影像学对于PPLELC的诊断及鉴别诊断也有一定的意义。根据Ooi等[19]的报道,晚期PPLELC具有其放射学特征,肿瘤可表现为直径大、边界清晰,与纵隔密切相关,且伴有支气管血管周围淋巴结转移和血管包绕。Hoxworth等[20]认为PPLELC主要表现为胸膜附近的孤立性肺结节,体积<3.5 cm,通常不累及淋巴结。Ma等[21]报道PPLELC的CT表现包括界限明确(63.4%)、分叶(78.0%)、血管或支气管包裹(43.9%)、阻塞性肺炎(41.5%)、胸腔积液(12.2%)和钙化(4.9%),在右中叶(31.7%)和左下叶(29.3%)更常发生。在我们报道的病例中,右中肺最多见(4/8, 50.0%),此外可见到的特征有边界清晰(4/8, 50.0%)、分叶状(4/8,50.0%)、密度不均匀(3/8, 37.5%)、阻塞性肺炎(1/8,12.5%)、胸腔积液(1/8, 12.5%),肿瘤大小从1.3 cm-5.9 cm不等。在8例患者中,25.0%(2/8)的患者发现淋巴结受累,低于Ooi等[19](100.0%)和Huang等[22](81.3%)的报道。

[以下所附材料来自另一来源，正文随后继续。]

==> job 5523: inputs <==
==> flow/design.v (excerpt) <==
module apollo_top(
	input clk,
   input rst_n,
	input rs232_rx,	 
	output rs232_tx,	 
	input[7:0] in_ad_data,
	output out_ad_clk,
	output Sftclk,
	output Lchclk,
	output SDout,
	output test1,
	output test2
    );
Settings: LEC_CHECK=0, CAP_MARGIN=10, CORE_ASPECT_RATIO=0.88, CORE_MARGIN=2, CORE_UTILIZATION=72, CTS_CLUSTER_SIZE=47, PLACE_DENSITY_LB_ADDON=0.0, SETUP_SLACK_MARGIN=1.29, SLEW_MARGIN=15; clock period 4.38 ns.
run.sh (not shown) runs the stock make flow with config.mk's settings and CLKGATE_MAP_FILE=.
==> inputs of job 172, as changes to job 5523 <==
==> flow/config.mk (replaced) <==
export PLATFORM = sky130hd
export DESIGN_NAME = apollo_top
export DESIGN_NICKNAME = apollo_top
export VERILOG_FILES = /design/flow/design.v
export SDC_FILE = /design/flow/constraint.sdc
export NUM_CORES = 4
export LEC_CHECK = 0
export CAP_MARGIN = 20
export CORE_MARGIN = 2
export CORE_UTILIZATION = 68
export SLEW_MARGIN = 20
==> flow/constraint.sdc (replaced) <==
create_clock -name core_clock -period 7.86 [get_ports {clk}]
set_input_delay 1.5720 -clock core_clock [delete_from_list [all_inputs] [get_ports {clk}]]
set_output_delay 1.5720 -clock core_clock [all_outputs]
set_load 0.01 [all_outputs]
==> inputs of job 3165, as changes to job 5523 <==
==> flow/config.mk (replaced) <==
export PLATFORM = sky130hd
export DESIGN_NAME = apollo_top
export DESIGN_NICKNAME = apollo_top
export VERILOG_FILES = /design/flow/design.v
export SDC_FILE = /design/flow/constraint.sdc
export NUM_CORES = 4
export LEC_CHECK = 0
export CAP_MARGIN = 20
export CORE_MARGIN = 2
export CORE_UTILIZATION = 72
export CTS_CLUSTER_SIZE = 32
export HOLD_SLACK_MARGIN = -0.09
export SLEW_MARGIN = 20
==> flow/constraint.sdc (replaced) <==
create_clock -name core_clock -period 17.0 [get_ports {clk}]
set_input_delay 3.4000 -clock core_clock [delete_from_list [all_inputs] [get_ports {clk}]]
set_output_delay 3.4000 -clock core_clock [all_outputs]
set_load 0.01 [all_outputs]
==> notes <==
Between job 172 and job 3165, the lower worst setup slack is in job 172 (gap 7300 ps). Job 3165 went through all stages and came out clean. Job 172 went through all stages and came out clean. Job 5523 produced a clean layout. Sequential power, highest first: job 5523, job 172, job 3165. The lowest routed wire length belongs to job 172, the highest to job 5523. Against job 5523, the clock skew of job 3165 is lower by 0.89 ps. The lowest utilization belongs to job 172, the highest to job 5523. Synthesized area is the same in job 3165 and job 172. The highest final cell count belongs to job 172, the lowest to job 3165. The lowest non-clock buffer count belongs to job 172, the highest to job 5523. Of job 172 and job 3165, job 172 has the higher power (gap about 120%, measured against job 3165). In synthesized cell count, job 3165 and job 5523 do not differ. In job 5523 the die size is smaller than in job 172, by 5.5%.


==> v4 <==
Starting RTL as in the previous note.
clock: 11.0 ns
lec_check: 0
abc_area: 0
cap_margin: 20
cell_pad_in_sites_detail_placement: 1
core_aspect_ratio: 0.53
core_margin: 2
core_utilization: 35
gpl_routability_driven: 1
max_routing_layer: met4
min_routing_layer: met1
place_density_lb_addon: 0.26
slew_margin: 20
==> v36 (differences from v4) <==
Settings changed: ABC_AREA 0 to unset, CAP_MARGIN 20 to 10, CELL_PAD_IN_SITES_DETAIL_PLACEMENT 1 to unset, CORE_ASPECT_RATIO 0.53 to unset, CORE_UTILIZATION 35 to 72, CTS_CLUSTER_DIAMETER set to 27, CTS_CLUSTER_SIZE set to 51, GPL_ROUTABILITY_DRIVEN 1 to unset, HOLD_SLACK_MARGIN set to 0.11, MAX_ROUTING_LAYER met4 to unset, MIN_ROUTING_LAYER met1 to unset, PLACE_DENSITY_LB_ADDON 0.26 to 0.0, SETUP_SLACK_MARGIN set to 1.31.
==> flow/constraint.sdc (replaced) <==
create_clock -name core_clock -period 4.41 [get_ports {clk}]
set_input_delay 0.8820 -clock core_clock [delete_from_list [all_inputs] [get_ports {clk}]]
set_output_delay 0.8820 -clock core_clock [all_outputs]
set_load 0.01 [all_outputs]
==> results <==
Outcome: v4 timing/DRC/antenna clean; v36 timing/DRC/antenna clean
Routed wire per std cell: v4 16.8 um; v36 19.7 um
Power density normalized to cell area: v4 152 mW/mm2; v36 504 mW/mm2
Met3 track utilization from global routing: v4 0.0246; v36 0.0523
Net Switching: v4 2.02 mW; v36 6.92 mW
Number of clock buffers in the layout: v4 166; v36 365
Worst hold-check slack: v4 0.352 ns; v36 0.351 ns
Top sig layer: v4 met4; v36 met5
Net count, final: v4 4528; v36 4740
Data-path buffer share of cell area in the final layout: v4 0.00843; v36 0.0143
Cts repair resizes: v4 0; v36 33
Cts bufs inserted: v4 119; v36 292
Vias per std cell: v4 4.93; v36 5.97
Die x size: v4 558 um; v36 285 um
Power is estimated from default activity; no workload was simulated.
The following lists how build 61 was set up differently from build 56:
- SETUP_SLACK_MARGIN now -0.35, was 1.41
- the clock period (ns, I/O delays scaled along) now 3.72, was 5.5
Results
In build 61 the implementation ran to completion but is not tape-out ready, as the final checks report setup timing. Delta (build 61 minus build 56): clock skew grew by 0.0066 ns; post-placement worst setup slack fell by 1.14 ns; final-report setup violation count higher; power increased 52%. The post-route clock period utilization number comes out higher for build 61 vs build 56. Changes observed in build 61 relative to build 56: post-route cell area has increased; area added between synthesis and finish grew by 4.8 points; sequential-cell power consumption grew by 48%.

PPLELC的诊断主要依赖于形态学特征,典型的PPLELC由未分化的癌细胞组成,细胞质边界不明确,排列在合胞体片和巢状。肿瘤细胞核呈圆形、卵圆形或细长,细胞核轮廓略不规则,呈泡状染色质,核仁明显[4]。间质表现为较厚的纤维带,含有大量的反应性淋巴浆细胞和其他炎症细胞[4,15]。根据Wang等[23]的报道,PPLELC肿瘤细胞均显示CK5/6和P63阳性表达,但几乎所有患者的TTF-1阴性(34/34, 100.0%)或CK7阴性(34/35, 97.1%)。本组患者的CK、CK5/6、P63表达均呈阳性,提示PPLELC起源于上皮组织,应属于鳞状细胞癌。其他TTF-1、CK7、EMA、Napsin A、SYN、CGA、S100、CD56、CD45、CD3、CD20、CD5、Vimentin、Calponin、HMB45、ALK大都为阴性,部分偶见散在阳性。

据报道[23,24],PPLELC缺乏EGFR突变和ALK基因重排等常见驱动基因突变,Liang等[17]报道39例EGFR突变全为阴性,Chang等[14]报道只有17.4%的PPLELC患者存在EGFR突变,Tam等[25]报道了11例肺LELC患者中的1例EGFR突变。Wong等[26]报道了11例PPLELC患者中均未发现EML4-ALK融合基因。此外,免疫治疗开启了肿瘤治疗,尤其是肺癌治疗的新时代,但PD-L1表达对PPLELC这种罕见人群的预后意义仍存在争议。2015年3项病例报道显示大部分(63.3%-75.8%)PPLELCs患者表达PD-L1[24,27,28]。Jiang等[28]报道PD-L1表达阳性患者较阴性患者具有更长的PFS和OS。相比之下,Chang等[27]报道PD-L1高表达患者较低表达患者DFS低。Fang等[24]观察到PD-L1表达与患者预后无显著相关性。在我们的报道中,50.0%(4/8)的PPLELCs患者PD-L1表达阳性,稍低于以往的报道。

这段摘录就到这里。